This standard however has no official mandate or recognition from the WP.1 of UNECE as a replacement for the current IDP standards as described in the 1949 and 1968 Conventions.

=== Card design ===
The requirements with regards to content and layout of the data elements is contained in Annex A of ISO/IEC 18013-1:2018. While the main ideology is a minimum acceptable set of requirements, sufficient freedom is afforded to the issuing authorities of driving licences to meet domestic needs such as existing standards, data contents and security elements.

=== Booklet layout ===
The specifications of the layout of the booklet is defined in Annex G of ISO/IEC 18013-1:2018. There are two options; a booklet with some personalization or a booklet with no personalization.
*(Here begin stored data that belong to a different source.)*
--- src/rtl/pip_dpath.sv ---
// ------------------------------------------------------------------------
// pip_dpath
// vertex store, count register, edge crossing pipeline and parity
// ------------------------------------------------------------------------
module pip_dpath (
	input  logic                                 clk,
	input  logic                                 arst_n,
	input  pip_pkg::pip_cmd_t                    cmd,
	output pip_pkg::pip_stat_t                   stat,
	input  logic [pip_pkg::INDEX_W-1:0]          vertex_index,
	input  logic signed [pip_pkg::COORD_W-1:0]   coord_x,
	input  logic signed [pip_pkg::COORD_W-1:0]   coord_y,
	output logic                                 inside_res,
	input  logic                                 psel,
	input  logic                                 penable,
	input  logic                                 pwrite,
	input  logic [pip_pkg::PADDR_W-1:0]          paddr,
	input  logic [pip_pkg::PDATA_W-1:0]          pwdata,
	output logic [pip_pkg::PDATA_W-1:0]          prdata
);

	localparam int CW = pip_pkg::COORD_W;
	localparam int DW = pip_pkg::DIFF_W;
	localparam int PW = pip_pkg::PROD_W;

	logic [pip_pkg::COUNT_W-1:0]        count_q;
	logic                               reg_sel;
	logic signed [CW-1:0]               px_q, py_q;

	// vertex store
	logic signed [CW-1:0]               mem_x_q [pip_pkg::MAX_VERTICES];
	logic signed [CW-1:0]               mem_y_q [pip_pkg::MAX_VERTICES];
	logic [pip_pkg::MAX_VERTICES-1:0]   vld_q;
	logic                               slot_ok;
	logic [pip_pkg::VIDX_W-1:0]         wr_addr;

	// stage 1: read data
	logic signed [CW-1:0]               rd_x_s1, rd_y_s1;
	logic                               hit_s1;
	logic                               rd_s1, edge_s1;
	logic signed [CW-1:0]               xi, yi;
	logic signed [CW-1:0]               prev_x_q, prev_y_q;

	// stage 2: differences
	logic signed [DW-1:0]               dxp_s2, dye_s2, dxe_s2, dpy_s2;
	logic                               cross_s2, edge_s2;

	// stage 3: products
	logic signed [PW-1:0]               lhs_s3, rhs_s3;
	logic                               neg_s3, cross_s3, edge_s3;
	logic                               cmp_ok;

	logic                               parity_q;
	logic                               inside_q;

	// register port
	assign reg_sel = (paddr[pip_pkg::PADDR_W-1:2] == pip_pkg::REG_VERTEX_COUNT);
	assign prdata  = reg_sel ? pip_pkg::PDATA_W'(count_q) : '0;

	always_ff @(posedge clk or negedge arst_n) begin
		if (!arst_n) begin
			count_q <= '0;
		end else if (psel && penable && pwrite && reg_sel) begin
			count_q <= pwdata[pip_pkg::COUNT_W-1:0];
		end
	end

	// clamp count to capacity
	always_comb begin
		if (int'(count_q) > pip_pkg::MAX_VERTICES) begin
			stat.vert_num = pip_pkg::CNT_W'(pip_pkg::MAX_VERTICES);
		end else begin
			stat.vert_num = pip_pkg::CNT_W'(count_q);
		end
	end

	// test point capture
	always_ff @(posedge clk) begin
		if (cmd.start) begin
			px_q <= coord_x;
			py_q <= coord_y;
		end
	end

	// store write and registered read
	assign slot_ok = int'(vertex_index) < pip_pkg::MAX_VERTICES;
	assign wr_addr = pip_pkg::VIDX_W'(vertex_index);

	always_ff @(posedge clk) begin
		if (cmd.wr_en && slot_ok) begin
			mem_x_q[wr_addr] <= coord_x;
			mem_y_q[wr_addr] <= coord_y;
		end
		if (cmd.rd_en) begin
			rd_x_s1 <= mem_x_q[cmd.rd_addr];
			rd_y_s1 <= mem_y_q[cmd.rd_addr];
			hit_s1  <= vld_q[cmd.rd_addr];
		end
	end

	// per-slot written flags, unwritten slots read as zero
	always_ff @(posedge clk or negedge arst_n) begin
		if (!arst_n) begin
			vld_q <= '0;
		end else if (cmd.wr_en && slot_ok) begin
			vld_q[wr_addr] <= 1'b1;
		end
	end

	assign xi = hit_s1 ? rd_x_s1 : '0;
	assign yi = hit_s1 ? rd_y_s1 : '0;

	// pipeline valid flags
	always_ff @(posedge clk or negedge arst_n) begin
		if (!arst_n) begin
			rd_s1   <= 1'b0;
			edge_s1 <= 1'b0;
			edge_s2 <= 1'b0;
			edge_s3 <= 1'b0;
		end else begin
			rd_s1   <= cmd.rd_en;
			edge_s1 <= cmd.rd_en && !cmd.rd_first;
			edge_s2 <= edge_s1;
			edge_s3 <= edge_s2;
		end
	end

	// previous vertex of the walk
	always_ff @(posedge clk) begin
		if (rd_s1) begin
			prev_x_q <= xi;
			prev_y_q <= yi;
		end
	end

	// edge differences and straddle test
	always_ff @(posedge clk) begin
		dxp_s2   <= DW'(px_q) - DW'(xi);
		dye_s2   <= DW'(prev_y_q) - DW'(yi);
		dxe_s2   <= DW'(prev_x_q) - DW'(xi);
		dpy_s2   <= DW'(py_q) - DW'(yi);
		cross_s2 <= (yi >= py_q) != (prev_y_q >= py_q);
	end

	// cross-multiplied sides of the intersection inequality
	always_ff @(posedge clk) begin
		lhs_s3   <= dxp_s2 * dye_s2;
		rhs_s3   <= dxe_s2 * dpy_s2;
		neg_s3   <= dye_s2[DW-1];
		cross_s3 <= cross_s2;
	end

	// comparison flips for a falling edge
	assign cmp_ok = neg_s3 ? (lhs_s3 >= rhs_s3) : (lhs_s3 <= rhs_s3);

	// crossing parity
	always_ff @(posedge clk or negedge arst_n) begin
		if (!arst_n) begin
			parity_q <= 1'b0;
		end else if (cmd.start) begin
			parity_q <= 1'b0;
		end else if (edge_s3 && cross_s3 && cmp_ok) begin
			parity_q <= !parity_q;
		end
	end

	// result register
	always_ff @(posedge clk) begin
		if (cmd.load_out) begin
			inside_q <= parity_q;
		end
	end

	assign inside_res = inside_q;

endmodule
The booklet shall be marginally larger than an ID-1 size driving licence card, with an insert pocket for storage of the card, and for convenient carrying of the booklet. The front cover should include the logo of the UN or the issuing country and the words "Translation of Driving Licence" and Traduction du permis de conduire.

=== Implementation ===
The American Association of Motor Vehicle Administrators' provides a standard for the design of driving permits and identification cards issued by its member jurisdictions, which include all 50 US states, the District of Columbia, and Canadian territories and provinces. The newest standard released is the 2025 AAMVA DL/ID Card Design Standard (CDS) which generally follows part 1 and part 2 of ISO/IEC 18013-1 (ISO compliant driving licence).